El senador Jorge Capitanich volvió a destacar la decisión política y la efectividad de la gestión del gobernador Leandro Zdero para ponerle punto final a las protestas con cortes de calles y rutas que fueron tan habituales durante sus 3 gobiernos.
En radio Nordeste le preguntaron, en el hipotético caso de volver al poder, qué haría con los movimientos sociales, sus piquetes y la corrupción que los rodeaba.
Al responder, calificó la eliminación de los piquetes como “una excelente decisión que ha tomado el Gobierno”, y acentuó: “Yo la reivindico absolutamente”.
En otras oportunidades, había admitido que él aspiraba lo mismo pero no lo logró y, como ahora, distribuyó las responsabilidades diciendo que oportunamente convocó a una mesa de concertación a todos los actores sociales, políticos y judiciales, pero que no encontró eco: “Nunca fueron capaces de recepcionar iniciativas para resolver ese problema, porque había hartazgo social”, dijo.
Y aunque en campaña había destacado la protesta social como “un ejercicio de la libertad y la democracia”, esta vez apuntó contra los líderes piqueteros, varios de ellos candidatos de su propio frente electoral: “Lo que se suponía eran líderes revolucionarios extraordinarios, en realidad, en esencia, perseguían sus propios intereses”.

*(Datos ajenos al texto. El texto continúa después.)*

===== config.mk =====
export PLATFORM = sky130hd
export DESIGN_NAME = rgb565_to_uyvy_converter
export DESIGN_NICKNAME = d
export VERILOG_FILES = /design/src/rtl/r2u_pkg.sv /design/src/rtl/rgb565_to_uyvy_converter.sv
export SDC_FILE = /design/constraint.sdc
export NUM_CORES = 1
export LEC_CHECK = 0
export BUFFER_PORTS_ARGS = -buffer_cell sky130_fd_sc_hd__buf_2
export CAP_MARGIN = 20
export CORE_UTILIZATION = 50
export DETAILED_ROUTE_END_ITERATION = 6
export GPL_TIMING_DRIVEN = 0
export PLACE_DENSITY = 0.68
export SYNTH_ARGS = -nofsm -noshare
export SYNTH_HDL_FRONTEND = slang
export SYNTH_SLANG_ARGS = --single-unit
export TNS_END_PERCENT = 5

===== constraint.sdc =====
create_clock -name clk -period 5.6 [get_ports clk]
set_input_delay 0.56 -clock clk [delete_from_list [all_inputs] [get_ports clk]]
set_output_delay 0.56 -clock clk [all_outputs]
set_load 0.01 [all_outputs]

===== src/rtl/r2u_pkg.sv =====
// Package for the RGB565 to UYVY converter: field widths, register indexes
// and the constant lookup tables built at elaboration. No dependencies.
`default_nettype none

package r2u_pkg;

    localparam int PIXEL_W = 16;
    localparam int WORD_W = 32;
    localparam int COL_W = 12;
    localparam int CFG_DATA_W = 12;
    localparam int CFG_INDEX_W = 1;
    localparam int COMP_W = 5;
    localparam int WEIGHT_W = 21;
    localparam int SUM_W = WEIGHT_W + 1;
    localparam int VYU_W = 24;

    localparam logic [CFG_INDEX_W-1:0] REG_ROW_WIDTH = 1'd0;
    localparam logic [CFG_INDEX_W-1:0] REG_DOUBLE_WIDTH = 1'd1;

    localparam logic [COL_W-1:0] ROW_WIDTH_RESET = 12'd320;

    typedef logic [WEIGHT_W-1:0] luma_rom_t [32];
    typedef logic [7:0] byte_rom_t [64];
    typedef logic [7:0] luma_byte_rom_t [32];

    // Rounds to 24 significant bits, ties to even.
    function automatic logic [63:0] round24(input logic [63:0] n);
        int len;
        int drop;
        logic [63:0] q;
        logic [63:0] rem;
        logic [63:0] half;
        len = 0;
        for (int i = 0; i < 64; i++)
        begin
            if (n[i])
            begin
                len = i + 1;
            end
        end
        if (len <= 24)
        begin
            return n;
        end
        drop = len - 24;
        q = n >> drop;
        rem = n & ((64'd1 << drop) - 64'd1);
        half = 64'd1 << (drop - 1);
        if (rem > half || (rem == half && q[0]))
        begin
            q = q + 64'd1;
        end
        return q << drop;
    endfunction

    function automatic luma_rom_t build_luma_rom(input logic [63:0] mant, input int e);
        luma_rom_t rom;
        int s;
        logic [63:0] p;
        logic [63:0] q;
        s = e - 16;
        for (int i = 0; i < 32; i++)
        begin
            p = round24(mant * 64'(i));
            q = round24(p + (64'd1 << (s - 1)));
            rom[i] = WEIGHT_W'(q >> s);
        end
        return rom;
    endfunction

    // Indexed by the six-bit two's complement difference.
    function automatic byte_rom_t build_chroma_rom(input logic [63:0] mant);
        byte_rom_t rom;
        int d;
        int mag;
        int t;
        int v;
        for (int k = 0; k < 64; k++)
        begin
            d = (k < 32) ? k : k - 64;
            mag = (d < 0) ? -d : d;
            t = int'(round24(mant * 64'(mag)) >> 21);
            v = ((d < 0) ? -t : t) + 128;
            if (v < 0)
            begin
                v = 0;
            end
            if (v > 255)
            begin
                v = 255;
            end
            rom[k] = 8'(v);
        end
        return rom;
    endfunction

    function automatic luma_byte_rom_t build_luma_byte_rom();
        luma_byte_rom_t rom;
        for (int i = 0; i < 32; i++)
        begin
            rom[i] = 8'(16 + (219 * i) / 32);
        end
        return rom;
    endfunction

    localparam luma_rom_t RED_WEIGHT = build_luma_rom(64'd10032775, 25);
    localparam luma_rom_t GREEN_WEIGHT = build_luma_rom(64'd9848226, 24);
    localparam luma_rom_t BLUE_WEIGHT = build_luma_rom(64'd15300821, 27);
    localparam byte_rom_t U_TABLE = build_chroma_rom(64'd9479127);
    localparam byte_rom_t V_TABLE = build_chroma_rom(64'd11962155);
    localparam luma_byte_rom_t LUMA_BYTE = build_luma_byte_rom();

endpackage

`default_nettype wire


===== src/rtl/rgb565_to_uyvy_converter.sv =====
// Top level of the RGB565 to UYVY converter: column tracking, pixel
// conversion and the output register. Depends on r2u_pkg.
`default_nettype none

// Takes one RGB565 pixel per beat and emits packed UYVY words, one per pixel
// in double-width mode or one per pixel pair otherwise, with chroma from the
// even pixel. Conversion is table lookups, a three-term add and two subtracts
// between the input handshake and a single output register, so a pixel is
// accepted in every cycle unless the output word is stalled. Pixels at or
// past the last multiple of four in a row give no word; m_tlast marks the
// last word of each row.
module rgb565_to_uyvy_converter
    import r2u_pkg::*;
#(
    parameter int MAX_ROW_WIDTH = 4096
)
(
    input  wire logic                   clk,
    input  wire logic                   rst_n,
    input  wire logic                   s_tvalid,
    output logic                        s_tready,
    input  wire logic [PIXEL_W-1:0]     s_tdata,   // pixel[15:0]
    output logic                        m_tvalid,
    input  wire logic                   m_tready,
    output logic [WORD_W-1:0]           m_tdata,   // uyvy_word[31:0]
    output logic                        m_tlast,
    input  wire logic                   cfg_we,
    input  wire logic [CFG_INDEX_W-1:0] cfg_index,
    input  wire logic [CFG_DATA_W-1:0]  cfg_data
);

    logic [COL_W-1:0]  row_width_reg;
    logic              double_width_reg;
    logic [COL_W-1:0]  column_reg;
    logic [COL_W-1:0]  column_next;
    logic [VYU_W-1:0]  held_reg;
    logic [VYU_W-1:0]  held_next;
    logic              out_valid_reg;
    logic              out_valid_next;
    logic [WORD_W-1:0] out_word_reg;
    logic [WORD_W-1:0] out_word_next;
    logic              out_last_reg;
    logic              out_last_next;

    logic              accept;
    logic [COL_W-1:0]  width;
    logic [COL_W-1:0]  limit;
    logic [COL_W:0]    col_plus;
    logic [COMP_W-1:0] red;
    logic [COMP_W-1:0] green;
    logic [COMP_W-1:0] blue;
    logic [SUM_W-1:0]  luma_sum;
    logic [COMP_W-1:0] luma;
    logic [5:0]        b_diff;
    logic [5:0]        r_diff;
    logic [7:0]        y_byte;
    logic [VYU_W-1:0]  vyu;
    logic              emit;

    assign s_tready = !out_valid_reg || m_tready;
    assign accept = s_tvalid && s_tready;
    assign m_tvalid = out_valid_reg;
    assign m_tdata = out_word_reg;
    assign m_tlast = out_last_reg;

    always_comb
    begin
        red = s_tdata[15:11];
        green = s_tdata[10:6];
        blue = s_tdata[4:0];
        luma_sum = SUM_W'(RED_WEIGHT[red]) + SUM_W'(GREEN_WEIGHT[green])
                 + SUM_W'(BLUE_WEIGHT[blue]);
        luma = luma_sum[20:16];
        b_diff = {1'b0, blue} - {1'b0, luma};
        r_diff = {1'b0, red} - {1'b0, luma};
        y_byte = LUMA_BYTE[luma];
        vyu = {V_TABLE[r_diff], y_byte, U_TABLE[b_diff]};
    end

    always_comb
    begin
        if (32'(row_width_reg) < MAX_ROW_WIDTH)
        begin
            width = row_width_reg;
        end
        else
        begin
            width = COL_W'(MAX_ROW_WIDTH);
        end
        limit = {width[COL_W-1:2], 2'b00};
        col_plus = {1'b0, column_reg} + 1'b1;
        emit = (column_reg < limit) && (double_width_reg || column_reg[0]);
    end

    always_comb
    begin
        column_next = column_reg;
        held_next = held_reg;
        out_valid_next = out_valid_reg && !m_tready;
        out_word_next = out_word_reg;
        out_last_next = out_last_reg;
        if (accept)
        begin
            if (col_plus >= {1'b0, width})
            begin
                column_next = '0;
            end
            else
            begin
                column_next = col_plus[COL_W-1:0];
            end
            if (column_reg < limit && !double_width_reg && !column_reg[0])
            begin
                held_next = vyu;
            end
            if (emit)
            begin
                out_valid_next = 1'b1;
                out_last_next = (col_plus == {1'b0, limit});
                if (double_width_reg)
                begin
                    out_word_next = {y_byte, vyu};
                end
                else
                begin
                    out_word_next = {y_byte, held_reg};
                end
            end
        end
    end

    always_ff @(posedge clk or negedge rst_n)
    begin
        if (!rst_n)
        begin
            row_width_reg <= ROW_WIDTH_RESET;
            double_width_reg <= 1'b0;
        end
        else if (cfg_we)
        begin
            case (cfg_index)
                REG_ROW_WIDTH:
                begin
                    row_width_reg <= cfg_data;
                end
                REG_DOUBLE_WIDTH:
                begin
                    double_width_reg <= cfg_data[0];
                end
                default:
                begin
                    row_width_reg <= row_width_reg;
                end
            endcase
        end
    end

    always_ff @(posedge clk or negedge rst_n)
    begin
        if (!rst_n)
        begin
            column_reg <= '0;
            held_reg <= '0;
            out_valid_reg <= 1'b0;
        end
        else
        begin
            column_reg <= column_next;
            held_reg <= held_next;
            out_valid_reg <= out_valid_next;
        end
    end

    always_ff @(posedge clk)
    begin
        out_word_reg <= out_word_next;
        out_last_reg <= out_last_next;
    end

endmodule

`default_nettype wire

==> results_dict.tcl <==
set metrics [dict create \
    holdWs_ns 0.134 \
    p_leak_uw 0.00573 \
    async_reset_ff_share_pct 60.2 \
    synth.largest_area_cell "ha_1" \
    globalRouteMet2Util_pct 53.8 \
    largest_reg_flops 32 \
    dp_hpwl_um 23300 \
    gp_congestion 0.950 \
    worst-path-max-fanout 7 \
    hold_viol 0 \
    cp-startpoint "s_tdata[1]" \
    cp.required_ns 5.69 \
    die_y_um 145 \
    power.density_nw_per_um2 716 \
    fin_skew_ns 0.00694 \
    cts_tree "yes" \
    min_period_ns 6.39 \
    ir_drop_mv 0.524 \
    htreeDepth 3 \
    die_w_um 145 \
    io_buffer_count 65 \
    path_class "input pin to flip-flop" \
    clockBufferDepth 2 \
    fill_cells 1594 \
    diodes 0 \
    drive_gt1_share_pct 32.8 \
    clockRootBuffer "clkbuf_16" \
    grt_pass1_vias 10313 \
    fmax_mhz 157 \
    r2r-start "column_reg[3]" \
    setup_slack_ns -0.788 \
    rsz0062_at_grt "true" \
    drcViolationCount 2 \
    top_usage_layer "met2" \
    firstDrtPassIters 7 \
    clock-sinks 83 \
    track_usage_pct 30.7 \
    synth.area.top_cells "ha_1 (12%), dfrtp_1 (12%), edfxtp_1 (9.7%)" \
    wl_per_cell_um 19.4 \
    critPathLaunchType "input pin" \
    ant_nets 0 \
    gr-usage-met1_pct 38.2 \
    endpoint_kind "flip-flop" \
    period_share_pct 114 \
    violations "DRC, setup timing" \
    clk_pin_slew_ns 0.06 \
    arrival_ns 6.48 \
    slew_headroom_pct 38.6 \
    worst_path_max_delay_cell "fa_2" \
    wl_um 34100 \
    synth_nets 1464 \
    clk_latency_ns 0.34 \
    netlist-cell-type-count 79 \
    setup_violations 31 \
    antenna_found_initial 0 \
    hold_path_class "input pin to async pin" \
    status "complete, but fails checks" \
    fin_util_pct 69.3 \
    grt-ovfl-total 0 \
    nets 1639 \
    synthCells 1313 \
    grt_max_degree 36 \
    start_util_pct 51.8 \
    drv_cap 0 \
    p_total_uw 9790 \
    core_um2 19700 \
    tightest_slew_ns 0.918 \
    via_per_inst 6.31 \
    syn_to_final_growth_pct 33.8 \
    netlist_area_um2 10200 \
    max_stage_delay_ns 0.56 \
    ys_warn_count 0 \
    gr-usage-met3_pct 2.58 \
    die_area_um2 21000 \
    synth-edff-count 33 \
    drt_iter0_markers 1075 \
    synth.avg_cell_area_um2 7.78 \
    io_pins 69 \
    num_rows 51 \
    grt_pass1_wl_um 53100 \
    ys_seq_elements 83 \
    synth_top_area_share_pct 12.2 \
    numCtsBuffers 9 \
    drv_slew 0 \
    yosysSeqAreaShare_pct 22.0 \
    dominantRegCellSynth "dfrtp_1" \
    synthTopCellsByCount "a21oi_1 (126), nand2_1 (126), nor2_1 (120)" \
    vias 11100 \
]
-- power by group --
group          leakage (µW)  internal (µW)  total (µW)  switching [µW]
clock              0.000143            314         575             261
sequential         0.000912           1000        1130             124
combinational       0.00467           3600        8090            4490
-- what timing repair did --
| action | in CTS | in global routing |
|---|---|---|
| hold buffers | 0 | 0 |
| setup buffers | 67 | 36 |
| pin swaps | 58 | 79 |
| cloned | 1 | 0 |
| gates resized for setup | 209 | 171 |
| setup endpoints to repair | 56 | 52 |
-- layout make-up --
cell class / count / area, µm² / share of cell area (%)
timing repair buffer: 171 / 1260 / 9.19
sequential: 83 / 2240 / 16.4
clock inverter: 7 / 67.6 / 0.494
tap: 265 / 332 / 2.42
inverter: 81 / 379 / 2.77
clock buffer: 9 / 225 / 1.65
multi-input combinational: 1051 / 8450 / 61.8
buffer: 91 / 721 / 5.27
-- cells by family (layout without fill, tap and decap cells) --
| logic type | Yosys count | count (layout) | synth area share (%) |
|---|---|---|---|
| XOR/XNOR | 46 | 46 | 4.35 |
| adder cells (fa/ha/maj) | 122 | 122 | 16.1 |
| multiplexers | 55 | 55 | 6.27 |
| buffers and inverters | 179 | 359 | 6.81 |
| AO/OA/AOI/OAI | 453 | 453 | 28.0 |
| flip-flops | 83 | 83 | 22.0 |
| AND/OR/NAND/NOR | 375 | 375 | 16.5 |
-- layer usage --
metal / wire length [µm] / part of all wire (%) / up-vias
met3: 2040 / 6.0 / 134
met5: 0 / 0 / -
met4: 1780 / 5.2 / 0
met1: 13600 / 40 / 5244
li1: - / - / 5137
met2: 16600 / 49 / 585
-- final timing paths --
kind                                    endpoint  slack (ns)  cells after the start
worst max-delay path                 m_tdata[17]       -0.79                     29
worst min register to register       held_reg[8]        0.51                      1
worst max register to register      held_reg[17]        1.55                     12
worst min-delay path                held_reg[18]        0.13                      1
max in group asynchronous       row_width_reg[6]        4.87                      2
min in group clk                row_width_reg[5]        0.42                      3
-- cells in the final DEF (no fill, tap or decap), types with 24 or more instances in the layout --
cell type and n:
a21o_1 24, buf_4 93, nand2_1 116, nor2_1 102, edfxtp_1 33, dfrtp_1 48
mux2_2 28, nand3_1 31, a21oi_1 105, inv_1 60, o21ai_0 85, nor3_1 24
buf_2 70, clkbuf_2 27, ha_4 25, ha_1 70
-- critical path, delay by kind of cell --
| family | cells | cell delay (ns) |
|---|---|---|
| simple gates | 5 | 0.76 |
| compound gates | 12 | 2.50 |
| buf+inv | 5 | 0.49 |
| mux | 2 | 0.81 |
| xor+xnor | 1 | 0.12 |
| fa+ha+maj | 4 | 1.21 |
-- per-stage QoR --
stage	worst slack, ns	instances	TNS (ns)	instance area (µm²)
final	-0.788	1758	-16.88	13700
after global routing	-0.946	1758	-24.27	13700
after CTS	-0.703	1726	-14.39	12900
after detailed placement	-2.48	1645	-86.23	11300
after global placement	-2.48	1643	-93.18	11200
after floorplan	-0.870	1313	-17.43	10600
Note: power is estimated with default switching activity, not from simulation.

Y para completar, consideró que “no se puede suprimir libertad de expresión ni a libertad peticionar ante las autoridades. Pero no se puede cortar calles, no se puede cortar rutas, se lo tiene que hacer en espacios públicos correspondientes”. Y remató: Lo intenté a través el diálogo en muchas oportunidades”. Además del dálogo, también lo había intentado mediante la implementación de un “protocolo antipiquetes” que no surtió efecto.
2 versiones distintas
Capitanich tiene 2 versiones sobre la misma cuestión. Por un lado, en año no electoral, destaca la neutralización de los piquetes como un punto clave a favor del gobierno de Zdero. Pero, por otro, en el marco electoral de 2025, acusaba a sus opositores de haber financiado los piquetes para debilitar a su gobierno. “Qué raro que los que antes estaban todo el día protestando en la calle ahora no estén”, decía, y consideraba inexplicable la situación ya que, según su parecer, la crisis se había profundizado tras la asunción de Javier Milei a la Presidencia.
Pero no sólo Capitanich destacó la eliminación de los piqutes como un logro significativo de la gestión de Zdero. También se expresaron en el mismo sentido varios de sus funcionarios.